Items listed in a dataset:
+ + +
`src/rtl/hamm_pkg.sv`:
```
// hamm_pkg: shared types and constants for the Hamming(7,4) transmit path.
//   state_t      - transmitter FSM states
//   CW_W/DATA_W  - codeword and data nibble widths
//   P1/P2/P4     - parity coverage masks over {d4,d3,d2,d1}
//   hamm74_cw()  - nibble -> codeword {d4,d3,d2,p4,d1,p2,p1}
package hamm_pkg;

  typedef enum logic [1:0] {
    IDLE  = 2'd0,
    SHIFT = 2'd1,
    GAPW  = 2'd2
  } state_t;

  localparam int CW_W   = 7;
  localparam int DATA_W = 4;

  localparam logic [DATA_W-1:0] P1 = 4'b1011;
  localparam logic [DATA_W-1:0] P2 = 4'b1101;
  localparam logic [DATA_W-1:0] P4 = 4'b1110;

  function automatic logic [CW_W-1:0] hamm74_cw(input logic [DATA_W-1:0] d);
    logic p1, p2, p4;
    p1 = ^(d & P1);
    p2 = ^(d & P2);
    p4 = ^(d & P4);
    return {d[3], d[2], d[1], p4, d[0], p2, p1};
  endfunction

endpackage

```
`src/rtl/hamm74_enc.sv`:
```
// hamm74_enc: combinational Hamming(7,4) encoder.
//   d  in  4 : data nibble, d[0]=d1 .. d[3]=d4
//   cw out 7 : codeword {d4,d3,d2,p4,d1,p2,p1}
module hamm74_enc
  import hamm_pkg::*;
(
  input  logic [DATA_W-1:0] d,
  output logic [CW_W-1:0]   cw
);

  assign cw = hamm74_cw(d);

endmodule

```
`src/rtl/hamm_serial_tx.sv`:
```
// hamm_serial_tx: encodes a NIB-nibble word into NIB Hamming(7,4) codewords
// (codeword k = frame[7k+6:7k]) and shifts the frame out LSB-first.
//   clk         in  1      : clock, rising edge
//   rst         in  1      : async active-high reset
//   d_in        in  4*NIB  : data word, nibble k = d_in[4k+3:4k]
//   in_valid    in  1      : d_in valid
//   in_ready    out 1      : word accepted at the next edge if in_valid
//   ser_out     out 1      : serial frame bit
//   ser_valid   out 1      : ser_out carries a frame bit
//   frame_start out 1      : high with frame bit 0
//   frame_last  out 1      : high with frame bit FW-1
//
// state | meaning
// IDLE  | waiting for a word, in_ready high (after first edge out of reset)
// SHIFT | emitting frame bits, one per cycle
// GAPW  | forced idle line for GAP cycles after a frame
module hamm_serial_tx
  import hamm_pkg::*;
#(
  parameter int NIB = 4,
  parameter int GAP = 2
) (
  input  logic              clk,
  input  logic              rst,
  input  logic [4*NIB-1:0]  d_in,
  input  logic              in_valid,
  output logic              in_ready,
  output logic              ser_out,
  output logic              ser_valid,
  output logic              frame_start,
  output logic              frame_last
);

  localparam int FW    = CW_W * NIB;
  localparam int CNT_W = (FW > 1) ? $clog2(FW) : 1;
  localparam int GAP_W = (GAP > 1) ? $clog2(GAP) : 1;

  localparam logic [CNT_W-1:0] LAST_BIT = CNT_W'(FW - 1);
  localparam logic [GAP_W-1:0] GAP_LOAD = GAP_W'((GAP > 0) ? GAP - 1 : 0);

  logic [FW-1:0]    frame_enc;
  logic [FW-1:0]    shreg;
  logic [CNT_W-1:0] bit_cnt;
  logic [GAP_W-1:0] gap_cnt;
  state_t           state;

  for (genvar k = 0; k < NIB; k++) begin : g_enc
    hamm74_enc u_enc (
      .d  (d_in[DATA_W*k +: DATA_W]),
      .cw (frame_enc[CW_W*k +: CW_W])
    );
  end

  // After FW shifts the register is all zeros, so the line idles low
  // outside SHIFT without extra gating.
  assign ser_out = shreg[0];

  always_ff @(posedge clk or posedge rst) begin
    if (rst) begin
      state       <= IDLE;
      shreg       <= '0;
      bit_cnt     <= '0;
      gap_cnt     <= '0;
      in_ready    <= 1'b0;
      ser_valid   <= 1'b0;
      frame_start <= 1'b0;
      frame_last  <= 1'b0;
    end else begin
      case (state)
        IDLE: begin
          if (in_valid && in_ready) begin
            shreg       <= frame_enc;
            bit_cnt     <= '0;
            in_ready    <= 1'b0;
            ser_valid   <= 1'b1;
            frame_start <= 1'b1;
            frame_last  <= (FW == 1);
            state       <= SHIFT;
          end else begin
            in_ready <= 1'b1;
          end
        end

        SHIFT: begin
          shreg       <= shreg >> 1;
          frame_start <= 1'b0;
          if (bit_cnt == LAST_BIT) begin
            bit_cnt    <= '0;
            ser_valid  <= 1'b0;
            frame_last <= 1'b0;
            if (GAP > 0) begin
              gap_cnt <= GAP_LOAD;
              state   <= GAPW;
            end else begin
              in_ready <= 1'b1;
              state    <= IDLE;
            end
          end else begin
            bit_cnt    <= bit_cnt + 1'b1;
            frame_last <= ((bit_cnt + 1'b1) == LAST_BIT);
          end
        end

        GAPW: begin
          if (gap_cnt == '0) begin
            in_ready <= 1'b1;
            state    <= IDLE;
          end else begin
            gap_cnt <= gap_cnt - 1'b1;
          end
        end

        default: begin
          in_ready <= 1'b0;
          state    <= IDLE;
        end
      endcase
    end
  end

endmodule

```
+ + +
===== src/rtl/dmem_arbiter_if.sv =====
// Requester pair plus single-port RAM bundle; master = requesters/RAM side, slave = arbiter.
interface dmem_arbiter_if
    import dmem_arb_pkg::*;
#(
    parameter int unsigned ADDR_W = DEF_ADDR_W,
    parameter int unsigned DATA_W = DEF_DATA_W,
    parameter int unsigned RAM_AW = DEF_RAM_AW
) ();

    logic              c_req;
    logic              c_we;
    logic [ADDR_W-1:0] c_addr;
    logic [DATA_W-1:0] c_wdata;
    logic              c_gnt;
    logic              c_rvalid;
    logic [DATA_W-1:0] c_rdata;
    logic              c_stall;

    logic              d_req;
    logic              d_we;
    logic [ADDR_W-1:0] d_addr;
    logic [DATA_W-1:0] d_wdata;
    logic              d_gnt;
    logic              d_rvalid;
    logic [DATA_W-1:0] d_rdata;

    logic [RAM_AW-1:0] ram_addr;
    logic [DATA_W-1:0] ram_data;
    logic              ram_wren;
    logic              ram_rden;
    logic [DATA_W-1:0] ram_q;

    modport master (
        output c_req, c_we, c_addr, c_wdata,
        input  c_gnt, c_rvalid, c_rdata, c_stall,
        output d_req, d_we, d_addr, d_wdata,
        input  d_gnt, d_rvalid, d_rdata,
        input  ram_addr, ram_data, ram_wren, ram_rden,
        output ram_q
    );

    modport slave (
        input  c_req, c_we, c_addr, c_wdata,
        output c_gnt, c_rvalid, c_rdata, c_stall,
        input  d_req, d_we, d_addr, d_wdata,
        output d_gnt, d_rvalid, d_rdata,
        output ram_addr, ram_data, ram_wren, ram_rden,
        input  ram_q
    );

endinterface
+ + +
Your instructions
Only one stretch of the records above is wanted: the lines between the one holding "logic [ADDR_W-1:0] c_addr;" and the one holding "endinterface", inclusive, reproduced exactly.

Response to the task
    logic [ADDR_W-1:0] c_addr;
    logic [DATA_W-1:0] c_wdata;
    logic              c_gnt;
    logic              c_rvalid;
    logic [DATA_W-1:0] c_rdata;
    logic              c_stall;

    logic              d_req;
    logic              d_we;
    logic [ADDR_W-1:0] d_addr;
    logic [DATA_W-1:0] d_wdata;
    logic              d_gnt;
    logic              d_rvalid;
    logic [DATA_W-1:0] d_rdata;

    logic [RAM_AW-1:0] ram_addr;
    logic [DATA_W-1:0] ram_data;
    logic              ram_wren;
    logic              ram_rden;
    logic [DATA_W-1:0] ram_q;

    modport master (
        output c_req, c_we, c_addr, c_wdata,
        input  c_gnt, c_rvalid, c_rdata, c_stall,
        output d_req, d_we, d_addr, d_wdata,
        input  d_gnt, d_rvalid, d_rdata,
        input  ram_addr, ram_data, ram_wren, ram_rden,
        output ram_q
    );

    modport slave (
        input  c_req, c_we, c_addr, c_wdata,
        output c_gnt, c_rvalid, c_rdata, c_stall,
        input  d_req, d_we, d_addr, d_wdata,
        output d_gnt, d_rvalid, d_rdata,
        output ram_addr, ram_data, ram_wren, ram_rden,
        input  ram_q
    );

endinterface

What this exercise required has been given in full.